Dynamical analysis and cosmological evolution in Weyl integrable gravity

TL;DR

This paper explores the cosmological evolution within Weyl integrable gravity, analyzing scalar field interactions, stability of solutions, and deriving exact solutions using variational symmetries in a universe with ideal and Chaplygin gases.

Contribution

It introduces a geometric scalar field in Weyl integrable gravity, analyzes its stability, and constructs exact solutions via variational symmetries, extending previous cosmological models.

Findings

Identification of stationary points and their stability properties.

Derivation of gravitational field equations from a Lagrangian.

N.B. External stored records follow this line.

==> run a <==
Design comp_mult_top, start of the top module:
module comp_mult_top #(
parameter NO_MULT   = 4     ,  
parameter APB_BADDR = 0     ,  
parameter SYS_AW    = 16    ,  
parameter REG_DW    = 16       
)(
input                    clk         ,  
input                    rst_n       ,  
input      [ SYS_AW-1:0] apb_paddr   ,  
input                    apb_psel    ,  
input                    apb_penable ,  
input                    apb_pwrite  ,  
input      [REG_DW -1:0] apb_pwdata  ,  
output                   apb_pready  ,  
output reg [REG_DW -1:0] apb_prdata  ,  
output reg               apb_pslverr ,  
output reg               mem_ce      ,  
output reg               mem_we      ,  
output reg [SYS_AW -1:0] mem_addr    ,  
output reg [     8 -1:0] mem_wr_data ,  
input      [     8 -1:0] mem_rd_data    
);
localparam DWIDTH = 8 ;
localparam IDLE   = 2'b00;  
localparam RD_OPS = 2'b01;  
localparam WORK   = 2'b10;  
localparam WR_RES = 2'b11;  
reg  [       REG_DW -1:0] op1_addr      ;  
reg  [       REG_DW -1:0] op2_addr      ;  
reg  [       REG_DW -1:0] res_addr      ;  
reg  [       REG_DW -1:0] no_op         ;  
reg  [       REG_DW -1:0] cfg_start     ;  
reg  [       REG_DW -1:0] sts_stop      ;  
wire                      wr_op1_addr   ;  
wire                      wr_op2_addr   ;  
wire                      wr_res_addr   ;  
wire                      wr_no_op      ;  
wire                      wr_cfg_start  ;  
wire                      wr_sts_stop   ;  
wire                      rd_sts_stop   ;  
wire                      rd_sts_state  ;  
wire                      sel_regs      ;  
reg                       op_val        ;  
wire                      op_rdy        ;  
  ...
export LEC_CHECK = 0
export ABC_AREA = 0
export CAP_MARGIN = 25
export CORE_MARGIN = 8
export CORE_UTILIZATION = 41
export CTS_CLUSTER_DIAMETER = 227
export CTS_CLUSTER_SIZE = 98
export GPL_ROUTABILITY_DRIVEN = 0
export GPL_TIMING_DRIVEN = 1
export HOLD_SLACK_MARGIN = 0.19
export PLACE_DENSITY = 0.59
export SLEW_MARGIN = 20
export TNS_END_PERCENT = 20
create_clock -name core_clock -period 9.98 [get_ports {clk}]
run.sh (not shown) runs the stock make flow with config.mk's settings and CLKGATE_MAP_FILE=.
==> run b (differences from run a) <==
==> flow/config.mk (replaced) <==
export PLATFORM = sky130hd
export DESIGN_NAME = comp_mult_top
export DESIGN_NICKNAME = comp_mult_top
export VERILOG_FILES = /design/flow/design.v
export SDC_FILE = /design/flow/constraint.sdc
export NUM_CORES = 4
export LEC_CHECK = 0
export CAP_MARGIN = 20
export CORE_MARGIN = 2
export CORE_UTILIZATION = 40
export SLEW_MARGIN = 20
==> flow/constraint.sdc (replaced) <==
create_clock -name core_clock -period 11.4 [get_ports {clk}]
set_input_delay 2.2800 -clock core_clock [delete_from_list [all_inputs] [get_ports {clk}]]
set_output_delay 2.2800 -clock core_clock [all_outputs]
set_load 0.01 [all_outputs]
==> run c (differences from run a) <==
==> flow/config.mk (replaced) <==
export PLATFORM = sky130hd
export DESIGN_NAME = comp_mult_top
export DESIGN_NICKNAME = comp_mult_top
export VERILOG_FILES = /design/flow/design.v
export SDC_FILE = /design/flow/constraint.sdc
export NUM_CORES = 4
export LEC_CHECK = 0
export ABC_AREA = 1
export CAP_MARGIN = 20
export CORE_MARGIN = 2
export CORE_UTILIZATION = 60
export CTS_CLUSTER_SIZE = 98
export SLEW_MARGIN = 20
export TNS_END_PERCENT = 5
==> flow/constraint.sdc (replaced) <==
create_clock -name core_clock -period 5.15 [get_ports {clk}]
set_input_delay 1.0300 -clock core_clock [delete_from_list [all_inputs] [get_ports {clk}]]
set_output_delay 1.0300 -clock core_clock [all_outputs]
set_load 0.01 [all_outputs]
==> run d (differences from run a) <==
--- a/flow/config.mk
+++ b/flow/config.mk
@@ -6,8 +6,9 @@
 export NUM_CORES = 4
 export LEC_CHECK = 0
-export ABC_AREA = 0
+export ABC_AREA = 1
 export CAP_MARGIN = 25
+export CORE_ASPECT_RATIO = 1.88
 export CORE_MARGIN = 8
-export CORE_UTILIZATION = 41
+export CORE_UTILIZATION = 72
 export CTS_CLUSTER_DIAMETER = 227
 export CTS_CLUSTER_SIZE = 98
@@ -15,5 +16,5 @@
 export GPL_TIMING_DRIVEN = 1
 export HOLD_SLACK_MARGIN = 0.19
-export PLACE_DENSITY = 0.59
+export PLACE_DENSITY_LB_ADDON = 0.3
 export SLEW_MARGIN = 20
 export TNS_END_PERCENT = 20
==> results <==
- Run c finished but failed the layout checks on setup timing. Run d completed without violations. Run b went through all stages and came out clean. Run a produced a clean layout.
- Between run d and run c, the lower sequential power is in run d (gap 49%, measured against run c).
- Non-clock buffer count: run c > run a > run b > run d.
- Of run d and run a, run d has the higher area after synthesis (gap about 8%, measured against run a).
- The highest final cell count belongs to run c, the lowest to run b.
- The combinational power of run b is 5.4 times that of run d.
- Total power, highest first: run c, run a, run b, run d.
- Against run d, the sequential share of layout area of run b is higher by 1.1 points.
- Clock-buffer cell count: run b is lower than run d (1).
==> figures <==
Min-delay src: run c apb_prdata[6]$_DFFE_PN0P_; run a apb_pslverr$_DFF_PN0_; run d apb_prdata[0]$_DFFE_PN0P_; run b apb_pslverr$_DFF_PN0_
NetSw: run c 1.090 mW; run a 1.083 mW; run d 0.4814 mW; run b 0.8998 mW
Actual slew at the worst max-slew pin: run c 1.036 ns; run a 1.043 ns; run d 1.062 ns; run b 1.005 ns
Cell internal power dissipation: run c 2.355 mW; run a 1.535 mW; run d 1.146 mW; run b 1.328 mW
Master of the slowest instance on the critical path: run c sky130_fd_sc_hd__fa_1; run a sky130_fd_sc_hd__or4b_2; run d sky130_fd_sc_hd__fa_1; run b sky130_fd_sc_hd__xnor2_1
Met3 routed wirelength: run c 6.081 mm; run a 2.390 mm; run d 7.533 mm; run b 2.432 mm
Non-CTS buffers: run c 530; run a 136; run d 105; run b 121
Wire length per cell after detailed routing: run c 18.25 um; run a 18.01 um; run d 20.07 um; run b 17.45 um
Status: run c complete, but fails checks; run a no timing/DRC/antenna violations; run d no timing/DRC/antenna violations; run b no timing/DRC/antenna violations
Reasons for failing layout checks: run c setup timing; run a -; run d -; run b -
Fin area: run c 0.03012 mm2; run a 0.02376 mm2; run d 0.02504 mm2; run b 0.02363 mm2
Buffer and inverter count on the worst path: run c 14; run a 5; run d 9; run b 7
Number of tap instances: run c 511; run a 680; run d 414; run b 688
Routed metal-1 wire length: run c 29.08 mm; run a 26.48 mm; run d 22.83 mm; run b 25.09 mm
Syn_area_per_cell: run c 6.883 um2; run a 8.564 um2; run d 6.883 um2; run b 8.564 um2
Combinational gate area: run c 0.01728 mm2; run a 0.01532 mm2; run d 0.01567 mm2; run b 0.01532 mm2
Total instance count after detailed placement: run c 4278; run a 3210; run d 3821; run b 3205
Area fraction of the dominant cell type after synthesis: run c 19.76%; run a 21.41%; run d 19.76%; run b 21.41%
Post-placement setup slack: run c -2.333 ns; run a 0.3413 ns; run d 0.9039 ns; run b 0.8153 ns


==> run D <==
comp_mult_top again, from the RTL that the note above started with.
Settings: LEC_CHECK=0, CAP_MARGIN=40, CELL_PAD_IN_SITES_GLOBAL_PLACEMENT=0, CORE_MARGIN=2, CORE_UTILIZATION=67, CTS_CLUSTER_DIAMETER=334, CTS_CLUSTER_SIZE=100, SLEW_MARGIN=0, TNS_END_PERCENT=10; clock period 10.0 ns.
==> run A (differences from run D) <==
CAP_MARGIN = 20   (was 40)
CELL_PAD_IN_SITES_GLOBAL_PLACEMENT = unset   (was 0)
CORE_UTILIZATION = 40   (was 67)
CTS_CLUSTER_DIAMETER = unset   (was 334)
CTS_CLUSTER_SIZE = unset   (was 100)
SLEW_MARGIN = 20   (was 0)
TNS_END_PERCENT = unset   (was 10)
==> run K (differences from run D) <==
CAP_MARGIN = 10   (was 40)
CELL_PAD_IN_SITES_GLOBAL_PLACEMENT = unset   (was 0)
CORE_ASPECT_RATIO = 0.61   (was unset)
CORE_UTILIZATION = 16   (was 67)
CTS_CLUSTER_DIAMETER = unset   (was 334)
CTS_CLUSTER_SIZE = 98   (was 100)
GPL_TIMING_DRIVEN = 0   (was unset)
HOLD_SLACK_MARGIN = 0.2   (was unset)
MAX_ROUTING_LAYER = met5   (was unset)
MIN_ROUTING_LAYER = met2   (was unset)
PLACE_DENSITY_LB_ADDON = 0.21   (was unset)
SLEW_MARGIN = 15   (was 0)
TNS_END_PERCENT = 35   (was 10)
==> run E (differences from run D) <==
CAP_MARGIN = 20   (was 40)
CELL_PAD_IN_SITES_GLOBAL_PLACEMENT = unset   (was 0)
CORE_ASPECT_RATIO = 1.76   (was unset)
CORE_UTILIZATION = 16   (was 67)
CTS_CLUSTER_DIAMETER = unset   (was 334)
CTS_CLUSTER_SIZE = unset   (was 100)
HOLD_SLACK_MARGIN = 0.25   (was unset)
MAX_ROUTING_LAYER = met5   (was unset)
MIN_ROUTING_LAYER = met2   (was unset)
PLACE_DENSITY_LB_ADDON = 0.21   (was unset)
SLEW_MARGIN = 15   (was 0)
TNS_END_PERCENT = 45   (was 10)
==> results <==
metric                                                                          run K                    run A                    run D                    run E
Combinational fraction of design power                                          43.2%                    41.5%                    41.7%                    41.4%
Result of the run                                             complete, no violations  complete, no violations  complete, no violations  complete, no violations
Number of vias per cell after detailed routing                                   5.75                     5.42                     6.06                     5.69
Peak per-stage delay on the critical path                                     0.80 ns                  0.68 ns                  0.78 ns                  0.70 ns
Overall Power                                                                 2.69 mW                  2.50 mW                  2.48 mW                  2.63 mW
Critical path depth                                                                27                       27                       29                       27
Setup slack of the worst register-to-register path                            0.56 ns                  1.66 ns                  1.49 ns                  1.68 ns
Critical path data required time                                             10.43 ns                 10.35 ns                 10.34 ns                 10.39 ns
Post-Layout Inst Area                                                    25,600 sq um             23,700 sq um             23,400 sq um             25,100 sq um
Layout buffer count excluding clock buffers                                       197                      127                      133                      147
Transition at the pin with the smallest max-transition slack                  1.23 ns                  1.02 ns                  1.00 ns                  1.00 ns
Maximum vdd ir drop                                                          0.120 mV                 0.129 mV                 0.152 mV                 0.110 mV
Cell-internal power                                                           1.54 mW                  1.52 mW                  1.52 mW                  1.55 mW
Comb. pwr                                                                     1.16 mW                  1.04 mW                  1.03 mW                  1.09 mW
Data arrival time of the critical path                                       10.01 ns                  9.63 ns                  9.79 ns                  9.71 ns
No activity file was given, so power comes from the tool's default toggle rates.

Construction of analytic and exact solutions using variational symmetries.

Abstract

We investigate the cosmological evolution for the physical parameters in Weyl integrable gravity in a Friedmann--Lema\^{\i}tre--Robertson--Walker universe with zero spatially curvature. For the matter component, we assume that it is an ideal gas, and of the Chaplygin gas. From the Weyl integrable gravity a scalar field is introduced by a geometric approach which provides an interaction with the matter component. We calculate the stationary points for the field equations and we study their stability properties. Furthermore, we solve the inverse problem for the case of an ideal gas and prove that the gravitational field equations can follow from the variation of a Lagrangian function. Finally, variational symmetries are applied for the construction of analytic and exact solutions.